TASK TO COMPLETE:
Up to and including the line that contains "-- run 3: per-layer", reproduce every line exactly, beginning with the first line below.

PROVIDED MATERIAL:
----
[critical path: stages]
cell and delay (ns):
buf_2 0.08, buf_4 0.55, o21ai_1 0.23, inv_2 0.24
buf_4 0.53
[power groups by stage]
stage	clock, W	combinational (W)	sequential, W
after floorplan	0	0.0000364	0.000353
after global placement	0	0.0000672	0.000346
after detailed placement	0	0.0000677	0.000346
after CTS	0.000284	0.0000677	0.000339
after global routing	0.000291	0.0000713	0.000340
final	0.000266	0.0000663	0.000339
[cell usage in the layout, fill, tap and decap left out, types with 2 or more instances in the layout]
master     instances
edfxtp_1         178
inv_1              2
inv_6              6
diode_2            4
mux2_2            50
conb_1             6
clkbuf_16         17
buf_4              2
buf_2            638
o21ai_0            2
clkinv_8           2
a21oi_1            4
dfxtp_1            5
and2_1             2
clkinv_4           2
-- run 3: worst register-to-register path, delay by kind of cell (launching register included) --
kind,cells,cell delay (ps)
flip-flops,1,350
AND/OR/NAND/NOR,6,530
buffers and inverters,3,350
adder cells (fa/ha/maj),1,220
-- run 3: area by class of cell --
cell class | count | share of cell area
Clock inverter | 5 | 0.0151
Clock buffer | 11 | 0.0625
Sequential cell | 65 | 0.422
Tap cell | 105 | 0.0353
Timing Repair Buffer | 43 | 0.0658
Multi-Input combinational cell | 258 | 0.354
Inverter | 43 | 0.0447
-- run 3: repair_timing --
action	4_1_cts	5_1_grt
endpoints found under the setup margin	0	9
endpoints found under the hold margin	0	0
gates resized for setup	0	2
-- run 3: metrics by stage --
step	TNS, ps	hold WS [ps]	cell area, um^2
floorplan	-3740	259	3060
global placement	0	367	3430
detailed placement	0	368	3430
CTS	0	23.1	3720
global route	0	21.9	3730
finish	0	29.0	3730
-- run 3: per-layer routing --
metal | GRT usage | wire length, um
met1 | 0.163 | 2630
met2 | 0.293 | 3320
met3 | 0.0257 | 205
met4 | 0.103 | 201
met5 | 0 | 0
==> config.mk <==
export PLATFORM = sky130hd
export DESIGN_NAME = bf_combiner
export DESIGN_NICKNAME = d
export VERILOG_FILES = /design/src/verilog/bf_pkg.sv /design/src/verilog/bf_combiner.sv
export SDC_FILE = /design/constraint.sdc
export NUM_CORES = 2
export LEC_CHECK = 0
export ABC_CLOCK_PERIOD_IN_PS = 13400
export BUFFER_PORTS_ARGS = -buffer_cell sky130_fd_sc_hd__buf_2
export CAP_MARGIN = 0
export CORE_AREA = 2 2 495 497
export DETAILED_ROUTE_END_ITERATION = 10
export DIE_AREA = 0 0 497 499
export GPL_TIMING_DRIVEN = 0
export PLACE_DENSITY_LB_ADDON = 0.2
export REMOVE_ABC_BUFFERS = 1
export SETUP_SLACK_MARGIN = 0.3
export SYNTH_ARGS = -nofsm -noshare
export SYNTH_HDL_FRONTEND = slang
export SYNTH_SLANG_ARGS = --single-unit
==> constraint.sdc <==
create_clock -name clock -period 13.4 [get_ports clock]
set_input_delay 4.02 -clock clock [delete_from_list [all_inputs] [get_ports clock]]
set_output_delay 4.02 -clock clock [all_outputs]
set_load 0.01 [all_outputs]
==> src/verilog/bf_pkg.sv <==
/*
 * beamforming combiner shared definitions
 * sample and weight widths, the weight's fixed-point format and the
 * channel count, plus the signed types built from them
 */
package bf_pkg;

    // one real or imaginary sample component, two's complement
    localparam int SAMPLE_WIDTH = 16;

    // one real or imaginary weight component, two's complement
    localparam int WEIGHT_WIDTH = 8;

    // weights are signed Q0.7 so 64 is one half and 127 is just under one
    localparam int WEIGHT_FRAC = 7;

    // antenna channels summed by the combiner
    localparam int CHANNELS = 4;

    // samples carried side by side on one beat of every channel
    localparam int DEFAULT_LANES = 8;

    // one part of a complex sample, also the width of every result
    typedef logic signed [SAMPLE_WIDTH-1:0] sample_t;

    // one part of a complex weight
    typedef logic signed [WEIGHT_WIDTH-1:0] weight_t;

    // full-precision product of a sample part and a weight part
    // this never overflows, so scaling happens only after the multiply
    typedef logic signed [SAMPLE_WIDTH+WEIGHT_WIDTH-1:0] product_t;

endpackage

==> src/verilog/bf_combiner.sv <==
/*
 * beamforming combiner output stage
 * adds the weighted beats of all channels lane by lane and registers the
 * result only when every channel has a valid beat on the same cycle
 */
`timescale 1ns/10ps

module bf_combiner #(
    parameter int LANES = bf_pkg::DEFAULT_LANES
) (
    input  logic                          clock,
    input  logic                          resetn,
    input  logic [bf_pkg::CHANNELS-1:0]   ch_valid,
    input  logic                          first_last,
    input  bf_pkg::sample_t               ch_re [bf_pkg::CHANNELS][LANES],
    input  bf_pkg::sample_t               ch_im [bf_pkg::CHANNELS][LANES],
    output logic                          out_valid,
    output logic                          out_last,
    output bf_pkg::sample_t               out_re [LANES],
    output bf_pkg::sample_t               out_im [LANES]
);

    import bf_pkg::*;

    // enough headroom that the running sum of all channels cannot overflow
    localparam int SUM_WIDTH = SAMPLE_WIDTH + $clog2(CHANNELS);

    typedef logic signed [SUM_WIDTH-1:0] sum_t;

    logic    all_valid;
    sample_t sum_re [LANES];
    sample_t sum_im [LANES];

    // a beat missing from any channel is dropped as a whole
    assign all_valid = &ch_valid;

    // each lane is summed at full width and only then wrapped to sample width
    always_comb begin
        sum_t acc_re;
        sum_t acc_im;
        for (int lane = 0; lane < LANES; lane++) begin
            acc_re = '0;
            acc_im = '0;
            for (int ch = 0; ch < CHANNELS; ch++) begin
                acc_re = acc_re + sum_t'(ch_re[ch][lane]);
                acc_im = acc_im + sum_t'(ch_im[ch][lane]);
            end
            sum_re[lane] = sample_t'(acc_re);
            sum_im[lane] = sample_t'(acc_im);
        end
    end

    // the data is forced to zero on every cycle without a combined beat
    // so an idle output bus always reads as zero
    always_ff @(posedge clock) begin
        if (!resetn) begin
            out_valid <= 1'b0;
            out_last  <= 1'b0;
            for (int lane = 0; lane < LANES; lane++) begin
                out_re[lane] <= '0;
                out_im[lane] <= '0;
            end
        end else if (all_valid) begin
            out_valid <= 1'b1;
            // the frame boundary follows channel 0
            out_last  <= first_last;
            for (int lane = 0; lane < LANES; lane++) begin
                out_re[lane] <= sum_re[lane];
                out_im[lane] <= sum_im[lane];
            end
        end else begin
            out_valid <= 1'b0;
            out_last  <= 1'b0;
            for (int lane = 0; lane < LANES; lane++) begin
                out_re[lane] <= '0;
                out_im[lane] <= '0;
            end
        end
    end

endmodule

# Word level (Yosys, flattened, before mapping)
# Index checks and enable logic that the tools add are counted.
[op_classes] n_reduce_logical=2 addsub=48 n_mux=1
[op_table] cell="adder 16 bit" count=48
[op_table] cell="AND reduction 5 bit" count=1
[op_table] cell="AND reduction 4 bit" count=1
[op_table] cell="two-way mux 1 bit" count=1
[word_totals] reg_bits=258 out_inout_bits=258

# Depth between registers and ports, before layout
[logic_depth] depth_word=3 mapped_depth=12 mapped_depth_nobuf=12

# Worst setup path before layout
# Ideal clock, no wire load.
[synth_path] path_kind="input to register" from="in ch_re[1] (netlist bit)" to="reg out_re[15] (netlist bit)" path_stages=12 arrival_ns=6.821 setup_slack_ns=6.451 setup_ns=0.128 path_buffers=0 required_ns=13.272 cell_sequence="inv_1 > fa_1 > inv_1 > fa_1 > ha_1 > fa_1 > a211oi_1 > o21ai_1 > and3_1 > o31ai_1 > xnor2_1 > nor2_1"
[synth_via] elab_chain_cells=1
[synth_rtl] item="from (decl)" line_no="bf_combiner.sv:15" text="input bf_pkg::sample_t ch_re [bf_pkg::CHANNELS][LANES],"
[synth_rtl] item="adder 16 bit" line_no="bf_combiner.sv:45" text="acc_re = acc_re + sum_t'(ch_re[ch][lane]);"
[synth_rtl] item="to (signal, indexed assignment)" line_no="bf_combiner.sv:68" text="out_re[lane] <= sum_re[lane];"
[synth_rtl] item="to (decl)" line_no="bf_combiner.sv:19" text="output bf_pkg::sample_t out_re [LANES],"
# Every way passes these cells.
# A chain may end at the register's enable or synchronous reset.

# Worst setup path in the final report
[layout_path] from="in ch_im[18] (netlist bit)" to="reg out_im[28] (netlist bit)"
[layout_via] elab_chain_cells=1
[layout_rtl] item="from (decl)" line_no="bf_combiner.sv:16" text="input bf_pkg::sample_t ch_im [bf_pkg::CHANNELS][LANES],"
[layout_rtl] item="adder 16 bit" line_no="bf_combiner.sv:46" text="acc_im = acc_im + sum_t'(ch_im[ch][lane]);"
[layout_rtl] item="to (signal, indexed assignment)" line_no="bf_combiner.sv:69" text="out_im[lane] <= sum_im[lane];"
[layout_rtl] item="to (decl)" line_no="bf_combiner.sv:20" text="output bf_pkg::sample_t out_im [LANES]"
# Every way passes these cells.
----
EXERCISE OUTPUT:
[critical path: stages]
cell and delay (ns):
buf_2 0.08, buf_4 0.55, o21ai_1 0.23, inv_2 0.24
buf_4 0.53
[power groups by stage]
stage	clock, W	combinational (W)	sequential, W
after floorplan	0	0.0000364	0.000353
after global placement	0	0.0000672	0.000346
after detailed placement	0	0.0000677	0.000346
after CTS	0.000284	0.0000677	0.000339
after global routing	0.000291	0.0000713	0.000340
final	0.000266	0.0000663	0.000339
[cell usage in the layout, fill, tap and decap left out, types with 2 or more instances in the layout]
master     instances
edfxtp_1         178
inv_1              2
inv_6              6
diode_2            4
mux2_2            50
conb_1             6
clkbuf_16         17
buf_4              2
buf_2            638
o21ai_0            2
clkinv_8           2
a21oi_1            4
dfxtp_1            5
and2_1             2
clkinv_4           2
-- run 3: worst register-to-register path, delay by kind of cell (launching register included) --
kind,cells,cell delay (ps)
flip-flops,1,350
AND/OR/NAND/NOR,6,530
buffers and inverters,3,350
adder cells (fa/ha/maj),1,220
-- run 3: area by class of cell --
cell class | count | share of cell area
Clock inverter | 5 | 0.0151
Clock buffer | 11 | 0.0625
Sequential cell | 65 | 0.422
Tap cell | 105 | 0.0353
Timing Repair Buffer | 43 | 0.0658
Multi-Input combinational cell | 258 | 0.354
Inverter | 43 | 0.0447
-- run 3: repair_timing --
action	4_1_cts	5_1_grt
endpoints found under the setup margin	0	9
endpoints found under the hold margin	0	0
gates resized for setup	0	2
-- run 3: metrics by stage --
step	TNS, ps	hold WS [ps]	cell area, um^2
floorplan	-3740	259	3060
global placement	0	367	3430
detailed placement	0	368	3430
CTS	0	23.1	3720
global route	0	21.9	3730
finish	0	29.0	3730
-- run 3: per-layer routing --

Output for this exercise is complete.